AVRUPA Birliği’nde stres testine tabi tutulan 91 bankadan 8’i testi geçemedi. Korkarım bu açıklama istenen sonucu vermeyecektir. Zira bahse konu olan 8 bankanının 2.5 milyar euro bulması gerekiyor olabilir. Ya kıl payı geçmiş olanlar? Bu testin işe yaraması istenseydi, Avrupa Merkez Bankası ve siyasi otoriteler, kriterleri daha sıkı ve detaylı tutarlar, sonuçları da kamuoyu ile paylaşmazlar, kapalı kapılar ardında sessiz, sedasız ve derinden bu bankaların sorunlarını çözme yoluna giderlerdi.

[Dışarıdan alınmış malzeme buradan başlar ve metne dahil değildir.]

`config.mk`:
```
export PLATFORM = sky130hd
export DESIGN_NAME = dma_read_controller_flat
export DESIGN_NICKNAME = d
export VERILOG_FILES = /design/src/rtl/pdh_dma_pkg.sv /design/src/rtl/dma_read_controller_if.sv /design/src/rtl/posedge_detector.sv /design/src/rtl/sync_3ff.sv /design/src/rtl/dma_read_controller.sv /design/src/flat_wrapper.sv
export SDC_FILE = /design/constraint.sdc
export NUM_CORES = 1
export LEC_CHECK = 0
export CORE_MARGIN = 2
export CORE_UTILIZATION = 47
export DETAILED_ROUTE_END_ITERATION = 10
export PLACE_DENSITY_LB_ADDON = 0.12
export SYNTH_ARGS = -nofsm -noshare
export SYNTH_HDL_FRONTEND = slang
export SYNTH_SLANG_ARGS = --single-unit
```
`constraint.sdc`:
```
create_clock -name aclk -period 5.8 [get_ports aclk]
set_input_delay 0.58 -clock aclk [delete_from_list [all_inputs] [get_ports aclk]]
set_output_delay 0.58 -clock aclk [all_outputs]
set_load 0.01 [all_outputs]
```
`src/rtl/pdh_dma_pkg.sv`:
```
// Shared definitions for the PDH DMA read and write controllers.
// Latency: n/a (types and constants only).
// Backpressure: n/a.
package pdh_dma_pkg;

  typedef enum logic [1:0] {
    ST_IDLE = 2'd0,
    ST_ADDR = 2'd1,
    ST_DATA = 2'd2
  } state_t;

  localparam logic [3:0]  BURST_LEN = 4'd15;    // ARLEN: 16 beats
  localparam logic [2:0]  BEAT_SIZE = 3'd3;     // ARSIZE: 8 bytes per beat
  localparam logic [1:0]  BURST_INC = 2'b01;    // ARBURST: INCR
  localparam logic [31:0] ADDR_INC  = 32'd128;  // bytes per burst
  localparam logic [1:0]  RESP_OKAY = 2'b00;
  localparam logic [4:0]  LAST_BEAT = 5'd15;    // index of the final beat in a burst

endpackage

```
`src/rtl/dma_read_controller_if.sv`:
```
// AXI3 read-channel bundle (AR + R) between the DMA read master and the HP port.
// Latency: n/a (wires only).
// Backpressure: arvalid/arready and rvalid/rready handshakes carried unchanged.
// master: drives AR channel and rready. slave: drives arready and the R channel.
interface dma_read_controller_if;

  logic [31:0] m_axi_araddr;
  logic        m_axi_arvalid;
  logic        m_axi_arready;
  logic [3:0]  m_axi_arlen;
  logic [2:0]  m_axi_arsize;
  logic [1:0]  m_axi_arburst;
  logic [63:0] m_axi_rdata;
  logic        m_axi_rvalid;
  logic        m_axi_rready;
  logic [1:0]  m_axi_rresp;
  logic        m_axi_rlast;

  modport master (
    output m_axi_araddr, m_axi_arvalid, m_axi_arlen, m_axi_arsize, m_axi_arburst,
    output m_axi_rready,
    input  m_axi_arready, m_axi_rdata, m_axi_rvalid, m_axi_rresp, m_axi_rlast
  );

  modport slave (
    input  m_axi_araddr, m_axi_arvalid, m_axi_arlen, m_axi_arsize, m_axi_arburst,
    input  m_axi_rready,
    output m_axi_arready, m_axi_rdata, m_axi_rvalid, m_axi_rresp, m_axi_rlast
  );

endinterface

```
`src/rtl/posedge_detector.sv`:
```
// Rising-edge detector for a synchronous level.
// Latency: combinational pulse in the cycle the level is first seen high.
// Backpressure: none.  Ports: aclk, rst_i (async active-high), d (level), pulse (1-cycle).
module posedge_detector (
  input  logic aclk,
  input  logic rst_i,
  input  logic d,
  output logic pulse
);

  logic d_q;

  always_ff @(posedge aclk or posedge rst_i) begin
    if (rst_i) begin
      d_q <= 1'b0;
    end else begin
      d_q <= d;
    end
  end

  assign pulse = d & ~d_q;

endmodule

```
`src/rtl/sync_3ff.sv`:
```
// Three-flop synchronizer for a single asynchronous level into the aclk domain.
// Latency: 3 aclk.  Backpressure: none.
// Ports: aclk, rst_i (async active-high), d (async level), q (synchronized level).
module sync_3ff (
  input  logic aclk,
  input  logic rst_i,
  input  logic d,
  output logic q
);

  logic [2:0] sync_ff;

  always_ff @(posedge aclk or posedge rst_i) begin
    if (rst_i) begin
      sync_ff <= 3'b000;
    end else begin
      sync_ff <= {sync_ff[1:0], d};
    end
  end

  assign q = sync_ff[2];

endmodule

```
`src/rtl/dma_read_controller.sv`:
```
// AXI3 read master: reads DMA_SIZE bytes from HP0_BASE_ADDR in 16x64-bit bursts into a BRAM port.
// Latency: first arvalid 4 aclk after the enable_i edge; BRAM write 1 aclk after each accepted beat.
// Backpressure: holds AR stable until arready; rready high for the whole burst, one burst outstanding.
// Ports: aclk, rst_i (async active-high); axi (AXI read master); enable_i (async start);
//        dma_ready_o/dma_done_o/dma_error_o status; bram_we_o/bram_addr_o/bram_data_o write port.
module dma_read_controller
  import pdh_dma_pkg::*;
#(
  parameter logic [31:0] HP0_BASE_ADDR = 32'h1000_0000,
  parameter logic [31:0] DMA_SIZE      = 32'h0002_0000,
  parameter int unsigned MAX_RETRY     = 3
) (
  input  logic                         aclk,
  input  logic                         rst_i,
  dma_read_controller_if.master        axi,
  input  logic                         enable_i,
  output logic                         dma_ready_o,
  output logic                         dma_done_o,
  output logic                         dma_error_o,
  output logic                         bram_we_o,
  output logic [31:0]                  bram_addr_o,
  output logic [63:0]                  bram_data_o
);

  localparam logic [31:0] LAST_BYTE   = HP0_BASE_ADDR + DMA_SIZE - 32'd1;
  localparam logic [7:0]  RETRY_LIMIT = 8'(MAX_RETRY);

  // Reset asserts asynchronously, releases two aclk edges after rst_i falls.
  logic [1:0] rst_pipe;
  logic       rst_int;

  always_ff @(posedge aclk or posedge rst_i) begin
    if (rst_i) begin
      rst_pipe <= 2'b11;
    end else begin
      rst_pipe <= {rst_pipe[0], 1'b0};
    end
  end

  assign rst_int = rst_pipe[1];

  // Start detection
  logic enable_sync;
  logic enable_rise;

  sync_3ff u_enable_sync (
    .aclk  (aclk),
    .rst_i (rst_int),
    .d     (enable_i),
    .q     (enable_sync)
  );

  posedge_detector u_enable_edge (
    .aclk  (aclk),
    .rst_i (rst_int),
    .d     (enable_sync),
    .pulse (enable_rise)
  );

  // The synchronizer comes out of reset holding zeros, so an enable_i that was
  // already high would look like a fresh edge. Starts are only accepted once the
  // pipeline carries real samples and enable has been seen low at least once.
  logic [1:0] warm_cnt;
  logic       armed;
  logic       start;

  always_ff @(posedge aclk or posedge rst_int) begin
    if (rst_int) begin
      warm_cnt <= 2'd0;
      armed    <= 1'b0;
    end else begin
      if (warm_cnt != 2'd3) begin
        warm_cnt <= warm_cnt + 2'd1;
      end
      if (warm_cnt == 2'd3 && !enable_sync) begin
        armed <= 1'b1;
      end
    end
  end

  // Main FSM and datapath
  state_t      state;
  logic [31:0] araddr;
  logic [4:0]  beat;
  logic [7:0]  retry_cnt;
  logic        burst_bad;

  logic        beat_bad;
  logic        burst_end;
  logic        burst_ok;
  logic        last_burst;
  logic [31:0] word_base;

  assign start      = enable_rise & armed & (state == ST_IDLE);
  assign beat_bad   = burst_bad | (axi.m_axi_rresp != RESP_OKAY);
  // A burst ends on rlast or after the 16th beat; early rlast or a missing rlast are bad bursts.
  assign burst_end  = axi.m_axi_rlast | (beat == LAST_BEAT);
  assign burst_ok   = !beat_bad && axi.m_axi_rlast && (beat == LAST_BEAT);
  assign last_burst = (araddr + ADDR_INC) > LAST_BYTE;
  assign word_base  = (araddr - HP0_BASE_ADDR) >> 3;

  always_ff @(posedge aclk or posedge rst_int) begin
    if (rst_int) begin
      state       <= ST_IDLE;
      araddr      <= HP0_BASE_ADDR;
      beat        <= 5'd0;
      retry_cnt   <= 8'd0;
      burst_bad   <= 1'b0;
      bram_we_o   <= 1'b0;
      bram_addr_o <= 32'd0;
      bram_data_o <= 64'd0;
      dma_done_o  <= 1'b0;
      dma_error_o <= 1'b0;
    end else begin
      bram_we_o  <= 1'b0;
      dma_done_o <= 1'b0;
      case (state)
        ST_IDLE: begin
          if (start) begin
            araddr      <= HP0_BASE_ADDR;
            dma_error_o <= 1'b0;
            retry_cnt   <= 8'd0;
            state       <= ST_ADDR;
          end
        end
        ST_ADDR: begin
          if (axi.m_axi_arready) begin
            beat      <= 5'd0;
            burst_bad <= 1'b0;
            state     <= ST_DATA;
          end
        end
        ST_DATA: begin
          if (axi.m_axi_rvalid) begin
            bram_we_o   <= 1'b1;
            bram_data_o <= axi.m_axi_rdata;
            bram_addr_o <= word_base + {27'd0, beat};
            beat        <= beat + 5'd1;
            burst_bad   <= beat_bad;
            if (burst_end) begin
              if (burst_ok) begin
                retry_cnt <= 8'd0;
                if (last_burst) begin
                  dma_done_o <= 1'b1;
                  state      <= ST_IDLE;
                end else begin
                  araddr <= araddr + ADDR_INC;
                  state  <= ST_ADDR;
                end
              end else if (retry_cnt < RETRY_LIMIT) begin
                // Same address again; the retried beats overwrite the bad ones.
                retry_cnt <= retry_cnt + 8'd1;
                state     <= ST_ADDR;
              end else begin
                dma_error_o <= 1'b1;
                state       <= ST_IDLE;
              end
            end
          end
        end
        default: state <= ST_IDLE;
      endcase
    end
  end

  assign dma_ready_o       = (state == ST_IDLE);
  assign axi.m_axi_araddr  = araddr;
  assign axi.m_axi_arvalid = (state == ST_ADDR);
  assign axi.m_axi_rready  = (state == ST_DATA);
  assign axi.m_axi_arlen   = BURST_LEN;
  assign axi.m_axi_arsize  = BEAT_SIZE;
  assign axi.m_axi_arburst = BURST_INC;

endmodule

```
`src/flat_wrapper.sv`:
```
// flat-port wrapper written by rule: the top's interface ports become plain ports
module dma_read_controller_flat import pdh_dma_pkg::*;
#(
  parameter logic [31:0] HP0_BASE_ADDR = 32'h1000_0000,
  parameter logic [31:0] DMA_SIZE      = 32'h0002_0000,
  parameter int unsigned MAX_RETRY     = 3
)
  (aclk, rst_i, enable_i, dma_ready_o, dma_done_o, dma_error_o, bram_we_o, bram_addr_o, bram_data_o, axi_m_axi_araddr, axi_m_axi_arvalid, axi_m_axi_arlen, axi_m_axi_arsize, axi_m_axi_arburst, axi_m_axi_rready, axi_m_axi_arready, axi_m_axi_rdata, axi_m_axi_rvalid, axi_m_axi_rresp, axi_m_axi_rlast);
  dma_read_controller_if axi_i ();
  input  logic aclk;
  input  logic rst_i;
  input  logic enable_i;
  output logic dma_ready_o;
  output logic dma_done_o;
  output logic dma_error_o;
  output logic bram_we_o;
  output logic [31:0] bram_addr_o;
  output logic [63:0] bram_data_o;
  output wire logic [$bits(axi_i.m_axi_araddr)-1:0] axi_m_axi_araddr;
  output wire logic [$bits(axi_i.m_axi_arvalid)-1:0] axi_m_axi_arvalid;
  output wire logic [$bits(axi_i.m_axi_arlen)-1:0] axi_m_axi_arlen;
  output wire logic [$bits(axi_i.m_axi_arsize)-1:0] axi_m_axi_arsize;
  output wire logic [$bits(axi_i.m_axi_arburst)-1:0] axi_m_axi_arburst;
  output wire logic [$bits(axi_i.m_axi_rready)-1:0] axi_m_axi_rready;
  input wire logic [$bits(axi_i.m_axi_arready)-1:0] axi_m_axi_arready;
  input wire logic [$bits(axi_i.m_axi_rdata)-1:0] axi_m_axi_rdata;
  input wire logic [$bits(axi_i.m_axi_rvalid)-1:0] axi_m_axi_rvalid;
  input wire logic [$bits(axi_i.m_axi_rresp)-1:0] axi_m_axi_rresp;
  input wire logic [$bits(axi_i.m_axi_rlast)-1:0] axi_m_axi_rlast;
  assign axi_m_axi_araddr = axi_i.m_axi_araddr;
  assign axi_m_axi_arvalid = axi_i.m_axi_arvalid;
  assign axi_m_axi_arlen = axi_i.m_axi_arlen;
  assign axi_m_axi_arsize = axi_i.m_axi_arsize;
  assign axi_m_axi_arburst = axi_i.m_axi_arburst;
  assign axi_m_axi_rready = axi_i.m_axi_rready;
  assign axi_i.m_axi_arready = axi_m_axi_arready;
  assign axi_i.m_axi_rdata = axi_m_axi_rdata;
  assign axi_i.m_axi_rvalid = axi_m_axi_rvalid;
  assign axi_i.m_axi_rresp = axi_m_axi_rresp;
  assign axi_i.m_axi_rlast = axi_m_axi_rlast;
  dma_read_controller #(.HP0_BASE_ADDR(HP0_BASE_ADDR), .DMA_SIZE(DMA_SIZE), .MAX_RETRY(MAX_RETRY)) u_core (.aclk(aclk), .rst_i(rst_i), .axi(axi_i), .enable_i(enable_i), .dma_ready_o(dma_ready_o), .dma_done_o(dma_done_o), .dma_error_o(dma_error_o), .bram_we_o(bram_we_o), .bram_addr_o(bram_addr_o), .bram_data_o(bram_data_o));
endmodule
```
# == Word-level counts from Yosys, hierarchy flattened ==
# Index checks and enable logic that the tools add are counted.
# W data, S select, Z words.
# totals
reg_bits,156
out_inout_bits,143
input_bits,72
# classes
magnitude_cmp,2
mux,39
eq_ne,14
add_sub_neg,6
bitwise,6
n_reduce_logical,15
# ops
operator,n
$mux W32,5
$pmux W32 S2,1
$mux W8,5
$add A32 B8 Y32 const B,1
$gt A32 B29 Y1 const B,1
$sub A32 B29 Y32 const B,1
$add A29 B5 Y30,1
$mux W1,16
$pmux W8 S2,1
$reduce_and A6 Y1,2
$mux W2,5
$mux W5,2
$ne A2 B1 Y1 const B,5
$pmux W5 S2,1
$add A8 B1 Y8 const B,1
$lt A8 B2 Y1 const B,1
$ne A2 B2 Y1 const B,4
$pmux W2 S3,1
$reduce_bool A2 Y1,3
$add A5 B1 Y5 const B,1
$eq A5 B4 Y1 const B,1
$reduce_and A5 Y1,1
$eq A2 B2 Y1 const B,2
$pmux W1 S2,2
other kinds (12),18

# == Depth between registers and ports, before layout ==
# Gate-level depths: netlist of run 1.
# depth
depth_word,9
depth_mapped,12
mapped_depth_nobuf,10

# == Cells and area by module ==
# Synthesis of run 1 repeated with hierarchy kept, for this count alone.
# hier_totals
cells_unflattened,759
area_unflattened_um2,6927.9
# by_module_without_submodules
mod,seq_area_each_um2,cells_each,n_inst,area_per_inst_um2
dma_read_controller,3582.2,752,1,6806.5
sync_3ff,75.1,4,1,78.8
posedge_detector,25.0,3,1,42.5

# == Worst setup path after synthesis of run 1 ==
# OpenSTA, ideal clock, no wires.
# synth_timing
path_type,flip-flop to flip-flop
from,reg u_core.araddr[7] (netlist: u_core.axi.m_axi_araddr[7])
to,reg u_core.araddr[7] (netlist: u_core.axi.m_axi_araddr[7])
path_stages_with_launch,12
n_path_buf,2
slack_ns,3.151
arrival_time_ns,2.524
setup_ns,0.125
path_cell_list,dfrtp_1 > ha_1 > and3_4 > and3_1 > buf_6 > a211o_1 > a22oi_2 > a31o_4 > nand3_4 > buf_6 > a21o_1 > mux2_4
# synth_between
elab_chain_cells,6
word_cells_on_any_way,9
cone_classes,add/sub (1); order compare (1); eq/ne (1); mux (5); reduce/logical (1)
# synth_lines
item,line,rtl
start: declaration,dma_read_controller.sv:83,logic [31:0] araddr;
start signal: assignment,dma_read_controller.sv:147,araddr <= araddr + ADDR_INC;
$add A32 B8 Y32 (*),"dma_read_controller.sv:99, dma_read_controller.sv:147",
branches (longest 5 deep; another with $gt A32 B29 Y1),-,
# Mark *: on every way between the ends. The select of a mux whose other input is x is not followed.
# A chain may end at the register's enable or synchronous reset.

# == Final worst setup path of run 1 ==
# layout_timing
from,reg u_core.araddr[8] (netlist: u_core.axi.m_axi_araddr[8])
to,reg u_core.araddr[27] (netlist: u_core.axi.m_axi_araddr[27])
# Same word-level chain as after synthesis.

==> results.py, run 1 <==
metrics = {
    "logic_synthesis": {
        "async_reset_ff_frac": 1.00,
        "synth.avg_cell_area_sq_um": 9.13,
        "synth_top_area_frac": 0.509,
        "synth_warnings": 0,
        "synth_flop_cell": "dfrtp_1",
        "syn-instance-count": 775,
        "synth_top_cell_by_area": "dfrtp_1",
        "ys_types": 62,
        "seq_area_frac_synth": 0.520,
        "synth_enable_flop_cells": 0,
        "ys_seq_elements": 147,
        "syn-cell-area_sq_mm": 0.00708,
        "synthTopCellsByArea": "dfrtp_1, nand2_1, buf_4",
    },
    "cts": {
        "worstSkewPairLatency_ns": 0.42,
        "clk_pin_slew_ns": 0.06,
        "clockBufferDepth": 2,
        "clockRootBuffer": "clkbuf_16",
        "numCtsBuffers": 17,
        "htree_levels": 4,
        "cts_tree": "built",
        "cts_setup_buffers": 0,
        "ctsHoldBuffers": 0,
        "cts_sinks": 147,
        "cts_resized": 0,
    },
    "worst_setup_path": {
        "rr_endpoint": "u_core.axi.m_axi_araddr[27]",
        "reg2reg_from": "u_core.axi.m_axi_araddr[8]",
        "crit_type": "flip-flop to flip-flop",
        "cp.required_ns": 6.14,
        "r2r_setup_slack_ns": 2.76,
        "critical_path.max_fanout": 27,
        "endpoint_kind": "flip-flop",
        "worstRegToRegCells": 9,
        "arrival_ns": 3.38,
        "setup.worst_path.start_class": "flip-flop",
    },
    "floorplanning": {
        "io_pins": 215,
        "die_h_um": 127,
        "die_w_um": 127,
        "core_area_sq_mm": 0.0146,
        "initial_core_util": 0.483,
        "dieArea_sq_mm": 0.0161,
        "rows": 44,
    },
    "grt": {
        "grt_pass1_wl_um": 29700,
        "track_usage": 0.230,
        "antenna_found_initial": 0,
        "grt_overflow": 0,
        "grt_max_degree": 122,
        "grt_pass1_vias": 6024,
    },
    "detailed_routing": {
        "vias": 5936,
        "wl_per_cell_um": 15.6,
        "ant_nets": 0,
        "routed_via_density": 5.19,
        "drtIter0Drc": 408,
        "drc": 0,
        "drt_wl_total_um": 17800,
        "drtPass1Iterations": 5,
    },
    "pwr": {
        "power_density_mw_per_mm2": 389,
        "irDropWorstVdd_mv": 0.234,
        "leakagePower_nw": 4.31,
    },
    "timing": {
        "worst-slew-pin-transition_ns": 1.20,
        "drv_slew": 0,
        "setup_tns_ns": 0,
        "setup_viol": 0,
        "max_freq_ghz": 0.329,
        "final.period_utilization": 0.524,
        "hold_viol": 0,
        "fin_skew_ns": 0.00852,
        "relSlewSlack": 0.197,
        "rsz0062_at_grt": "no",
        "layout_min_cycle_time_ns": 3.04,
        "holdWs_ns": 0.319,
    },
    "place": {
        "dp_hpwl_um": 12500,
        "io_buffers": 196,
        "post_dp_cell_area_sq_mm": 0.00900,
        "routabilityCongestion": 0.906,
    },
    "final_layout": {
        "fin_util": 0.655,
        "design_area_sq_mm": 0.00959,
        "final_nets": 1027,
        "drive_above_1_share": 0.0657,
        "diodes": 0,
        "area_delta_synth_final_pct": 35.5,
    },
    "status": {
        "status": "finished, final reports clean",
    },
    "flow_run": {
        "max_cap_viol_count": 0,
    },
    "min_path": {
        "hp-class": "flip-flop to async pin",
    },
}
## where the power goes
part / leakage (nW) / internal [W] / switching [W]
Clock: 0.290 / 0.000659 / 0.000414
Combinational: 2.10 / 0.000595 / 0.000618
Sequential: 1.92 / 0.00128 / 0.000163
Total: 4.31 / 0.00253 / 0.00119
## final cells by class
type                            instances  area (sq um)
Clock inverter                          7          70.1
Inverter                               16          65.1
Sequential cell                       147          3680
Fill cell                            1211          5060
Tap cell                              184           230
Multi-Input combinational cell        565          3040
Clock buffer                           25           515
Timing Repair Buffer                  199          1980
## cell usage after synthesis, drive strengths merged (3+ instances only)
cell type	instances
o211ai	12
nor2b	7
clkbuf	25
nor4	6
a211o	3
nand4	15
inv	16
nor2	30
dfstp	3
a21o	3
and3	4
xnor2	19
xor2	15
nand3	25
o311ai	4
nand2	276
buf	39
a21oi	7
or4	12
dfrtp	144
or2	3
ha	9
a2bb2oi	3
nor3	14
o21ai	41
and2	7
## critical path: stages, from the launching register on
cell      delay [ns]
dfrtp_1         0.50
ha_1            0.26
and3_4          0.19
and3_1          0.34
nand4_1         0.17
a211oi_2        0.30
a31o_4          0.24
nand3_4         0.24
or4_1           0.61
nand3_1         0.11
## layer usage
layer / vias to the layer above / part of all wire / track usage
li1: 2883 / - / -
met1: 2827 / 0.44 / 0.304
met2: 190 / 0.47 / 0.366
met3: 36 / 0.066 / 0.0607
met4: 0 / 0.025 / 0.0911
met5: - / 0 / 0
## stage by stage
| stage | power, W | instances | worst slack [ns] |
|---|---|---|---|
| 3_5_place_dp | 0.00268 | 1111 | 2.80 |
| 5_1_grt | 0.00395 | 1143 | 2.54 |
| 4_1_cts | 0.00377 | 1143 | 2.74 |
| 3_3_place_gp | 0.00264 | 1111 | 2.86 |
| 2_1_floorplan | 0.00201 | 792 | 1.58 |
| 6_report | 0.00373 | 1143 | 2.76 |
## cell usage in the layout (no fill, tap or decap), types with 4 or more instances in the layout
cell,n
nand2_1,275
nand4_2,4
clkdlybuf4s50_1,196
o311ai_1,4
inv_1,14
clkbuf_16,17
conb_1,19
xnor2_1,19
xor2_1,15
a21oi_1,7
nor3_1,13
o211ai_1,12
clkbuf_8,6
o21ai_0,37
nand3_1,23
and2_1,7
nand4_1,10
dfrtp_1,144
nor2b_1,7
or4_1,12
nor2_1,30
ha_1,9
## sequential cells by signal, indices dropped and copies added (netlist names), 2 cells and up
| register | cells |
|---|---|
| u_core.axi.m_axi_araddr | 25 |
| u_core.beat | 5 |
| u_core.bram_addr_o | 30 |
| u_core.bram_data_o | 64 |
| u_core.retry_cnt | 8 |
| u_core.rst_pipe | 2 |
| u_core.state | 2 |
| u_core.u_enable_sync.sync_ff | 3 |
| u_core.warm_cnt | 2 |
## kinds of logic after synthesis
group                      share of synthesized area
muxes                                        0.00654
other                                        0.00106
and+or+nand+nor                                0.264
buffers and inverters                         0.0608
AOI/OAI and AO/OA                             0.0889
xor gates and xnor gates                      0.0421
DFF                                            0.520
adders and majority gates                     0.0159
## worst max path at each step
stage	start	endpoint	slack, ns	depth (start not counted)
after floorplan	u_core.rst_pipe[1]	u_core.armed	1.58	1
after CTS	u_core.axi.m_axi_araddr[8]	u_core.axi.m_axi_araddr[27]	2.74	9
after detailed placement	u_core.axi.m_axi_araddr[8]	u_core.axi.m_axi_araddr[12]	2.80	9
after global routing	u_core.axi.m_axi_araddr[8]	u_core.axi.m_axi_araddr[27]	2.54	9
final	u_core.axi.m_axi_araddr[8]	u_core.axi.m_axi_araddr[27]	2.76	9
after global placement	axi_m_axi_rlast	u_core.axi.m_axi_araddr[13]	2.86	8
Power figures use the tool's default switching activity.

Avrupa Birliği bankacılık sektörünü yeni bir stres testine soktu! AB ekonomisi yüzde 2.5 yerine 0.5 büyürse bankacılık sektörü bundan nasıl etkilenir sorusuna cevap arandı! Stres testine 91 banka tabi tutuldu. Bu testle Avrupa ekonomisi yeni bir şok yaşarsa, bankaların bu şok karşısında ne kadar dayanıklı olduğu ölçülmeye çalışılıyor. Soru basit olunca yanıtlayan çok oluyor!

Testten 8 banka geçememiş. 16 banka ise testi ucu ucuna geçmiş. “Sınıfta kalan” 8 bankanın 5’i İspanyol, 2’si Yunan, biri ise Avusturyalıymış. Başarısız olan bankaların ihtiyaç duyacağı ek sermaye toplamının 2.5 milyar euro olduğu hesaplanmış.

Bu bankaları 2.5 milyar euroyu bulabilecekler mi? Bundan önce sorulması gereken birkaç soru daha var: Yeni bir “stres testine” ihtiyaç duyulacak mı? (yanılmıyorsam bu ikincisiydi yoksa üçüncüsü müydü?) Madem daha öncekiler ‘stresi doğru ölçmüşlerdi” yeni bir stres testine neden gerek duyuldu? Bir başka soru neden bu testte herhangi bir ülkenin “batması, default-temerrüt durumuna düşmesi” test soruları arasında değildi? Devamında… Yunanistan’ın “fiyatlaması” neden piyasanın yarısı alındı ya da İtalya’nın ya da Portekiz’in ya da diğer “olağan şüphelilerin” batabileceği neden minimum düzeyde de olsa teste dahil edilmedi?

Gereken yapılmadı

Madem bu kadar “kolay sorulacaktı”; strese, pardon teste ne gerek vardı? Neden piyasaları strese soktular? Bu testin sonuçlarının piyasalara açıklanmasının piyasaalra güven vereceğini falan düşünüyorlardı galiba. Korkarım bu açıklama istenen sonucu vermeyecektir. Zira bahse konu olan 8 bankanının 2.5 milyar euro bulması gerekiyor olabilir, ya kıl payı, “kanaat notuyla” geçmiş olanlar… Bu testin işe yaraması istenseydi, Avrupa Merkez Bankası ve siyasi otoriteler, kriterleri daha sıkı ve detaylı tutarlar, sonuçları da kamuoyu ile paylaşmazlar, kapalı kapılar ardında sessiz, sedasız ve derinden bu bankaların sorunlarını çözme yoluna giderlerdi. Sonrasında da şartları cari piyasa koşullarına uygun gerçek bir stres testiyle gelinen noktayı kamuoyu ile paylaşırlardı. İşte o zaman testler amacına ulaşmış olurdu. Bu yapılmadı.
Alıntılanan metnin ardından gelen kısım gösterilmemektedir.